Directions:
Below are some records. Reproduce them exactly from their first line through the line with "buf_12 0.21, mux2i_1 0.27, o211ai_2 0.09", inclusive.

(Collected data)
════

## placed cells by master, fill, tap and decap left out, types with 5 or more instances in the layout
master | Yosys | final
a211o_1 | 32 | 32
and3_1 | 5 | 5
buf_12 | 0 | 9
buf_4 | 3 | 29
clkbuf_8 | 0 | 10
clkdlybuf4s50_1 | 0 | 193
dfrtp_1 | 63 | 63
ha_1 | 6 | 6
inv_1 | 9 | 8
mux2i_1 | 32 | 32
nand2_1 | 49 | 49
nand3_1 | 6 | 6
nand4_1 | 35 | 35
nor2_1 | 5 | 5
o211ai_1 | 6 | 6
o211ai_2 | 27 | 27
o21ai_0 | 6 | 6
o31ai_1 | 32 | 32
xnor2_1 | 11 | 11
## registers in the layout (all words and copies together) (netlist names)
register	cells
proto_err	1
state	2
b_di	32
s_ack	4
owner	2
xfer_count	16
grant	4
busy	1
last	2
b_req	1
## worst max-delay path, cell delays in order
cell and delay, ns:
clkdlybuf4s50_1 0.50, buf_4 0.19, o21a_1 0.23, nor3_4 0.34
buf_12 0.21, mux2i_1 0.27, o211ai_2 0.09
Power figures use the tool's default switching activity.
File: src/rtl/sum_accumulator.sv
// Burst reducer behind the adder stage: sums a programmable number of
// (W+1)-bit samples, counts the odd ones, and hands the total downstream.
// Optional macro SUM_ACC_PARITY_CHECK_EN adds a sticky inIsOdd/inSum[0]
// mismatch flag on outParityErr.
module sum_accumulator #(
  parameter int unsigned W     = 8,
  parameter int unsigned LEN_W = 4
) (
  input  logic            clk,
  input  logic            rst_n,
  sum_accumulator_if.slave bus
);
  localparam int unsigned ACC_W = W + 1 + LEN_W;

  typedef enum logic [1:0] {IDLE, ACCUM, DONE} state_t;

  state_t           state, state_next;
  logic [ACC_W-1:0] acc, acc_next;
  logic [LEN_W-1:0] odd_cnt, odd_cnt_next;
  logic [LEN_W-1:0] cnt, cnt_next;
  logic [LEN_W-1:0] len, len_next;
  logic             in_ready;
  logic             out_valid;

  logic             accept_c;
  logic [LEN_W-1:0] first_len_c;

  assign accept_c    = bus.inValid & in_ready;
  // A zero burst length is treated as a single-sample burst.
  assign first_len_c = (bus.burstLen == '0) ? LEN_W'(1) : bus.burstLen;

  // Next-state and datapath update.
  always_comb begin
    state_next   = state;
    acc_next     = acc;
    odd_cnt_next = odd_cnt;
    cnt_next     = cnt;
    len_next     = len;
    case (state)
      IDLE: begin
        if (accept_c) begin
          len_next     = first_len_c;
          acc_next     = ACC_W'(bus.inSum);
          odd_cnt_next = LEN_W'(bus.inIsOdd);
          cnt_next     = LEN_W'(1);
          state_next   = (first_len_c == LEN_W'(1)) ? DONE : ACCUM;
        end
      end
      ACCUM: begin
        if (accept_c) begin
          acc_next     = acc + ACC_W'(bus.inSum);
          odd_cnt_next = odd_cnt + LEN_W'(bus.inIsOdd);
          cnt_next     = cnt + LEN_W'(1);
          if (cnt_next == len) begin
            state_next = DONE;
          end
        end
      end
      DONE: begin
        if (bus.outReady) begin
          state_next = IDLE;
        end
      end
      default: state_next = IDLE;
    endcase
  end

  // State, datapath and registered handshake decodes.
  always_ff @(posedge clk or negedge rst_n) begin
    if (!rst_n) begin
      state     <= IDLE;
      acc       <= '0;
      odd_cnt   <= '0;
      cnt       <= '0;
      len       <= '0;
      in_ready  <= 1'b1;
      out_valid <= 1'b0;
    end else begin
      state     <= state_next;
      acc       <= acc_next;
      odd_cnt   <= odd_cnt_next;
      cnt       <= cnt_next;
      len       <= len_next;
      in_ready  <= (state_next != DONE);
      out_valid <= (state_next == DONE);
    end
  end

  assign bus.inReady   = in_ready;
  assign bus.outValid  = out_valid;
  assign bus.outAcc    = acc;
  assign bus.outOddCnt = odd_cnt;

`ifdef SUM_ACC_PARITY_CHECK_EN
  logic parity_err;

  // Sticky flag: any accepted sample whose odd flag disagrees with its LSB.
  always_ff @(posedge clk or negedge rst_n) begin
    if (!rst_n) begin
      parity_err <= 1'b0;
    end else if (accept_c && (bus.inIsOdd != bus.inSum[0])) begin
      parity_err <= 1'b1;
    end
  end

  assign bus.outParityErr = parity_err;
`endif
endmodule
$ cat config.mk
export PLATFORM = sky130hd
export DESIGN_NAME = instr_fetch_unit
export DESIGN_NICKNAME = d
export VERILOG_FILES = /design/src/rtl/instr_fetch_unit_pkg.sv /design/src/rtl/instr_fetch_unit_fifo2.sv /design/src/rtl/instr_fetch_unit.sv
export SDC_FILE = /design/constraint.sdc
export NUM_CORES = 1
export LEC_CHECK = 0
export ABC_AREA = 0
export CAP_MARGIN = 5
export CORE_ASPECT_RATIO = 2
export CORE_MARGIN = 4
export CORE_UTILIZATION = 25
export CTS_CLUSTER_DIAMETER = 150
export CTS_CLUSTER_SIZE = 16
export DETAILED_ROUTE_END_ITERATION = 16
export HOLD_SLACK_MARGIN = 0.1
export PLACE_DENSITY = 0.55
export SYNTH_ARGS = -nofsm -noshare
export SYNTH_HDL_FRONTEND = slang
export SYNTH_SLANG_ARGS = --single-unit
$ cat constraint.sdc
create_clock -name clk -period 10 [get_ports clk]
set_clock_uncertainty 0.2 [all_clocks]
set_input_delay 1.5 -clock clk [delete_from_list [all_inputs] [get_ports clk]]
set_output_delay 1.5 -clock clk [all_outputs]
set_load 0.03 [all_outputs]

════

Task output:
## placed cells by master, fill, tap and decap left out, types with 5 or more instances in the layout
master | Yosys | final
a211o_1 | 32 | 32
and3_1 | 5 | 5
buf_12 | 0 | 9
buf_4 | 3 | 29
clkbuf_8 | 0 | 10
clkdlybuf4s50_1 | 0 | 193
dfrtp_1 | 63 | 63
ha_1 | 6 | 6
inv_1 | 9 | 8
mux2i_1 | 32 | 32
nand2_1 | 49 | 49
nand3_1 | 6 | 6
nand4_1 | 35 | 35
nor2_1 | 5 | 5
o211ai_1 | 6 | 6
o211ai_2 | 27 | 27
o21ai_0 | 6 | 6
o31ai_1 | 32 | 32
xnor2_1 | 11 | 11
## registers in the layout (all words and copies together) (netlist names)
register	cells
proto_err	1
state	2
b_di	32
s_ack	4
owner	2
xfer_count	16
grant	4
busy	1
last	2
b_req	1
## worst max-delay path, cell delays in order
cell and delay, ns:
clkdlybuf4s50_1 0.50, buf_4 0.19, o21a_1 0.23, nor3_4 0.34
buf_12 0.21, mux2i_1 0.27, o211ai_2 0.09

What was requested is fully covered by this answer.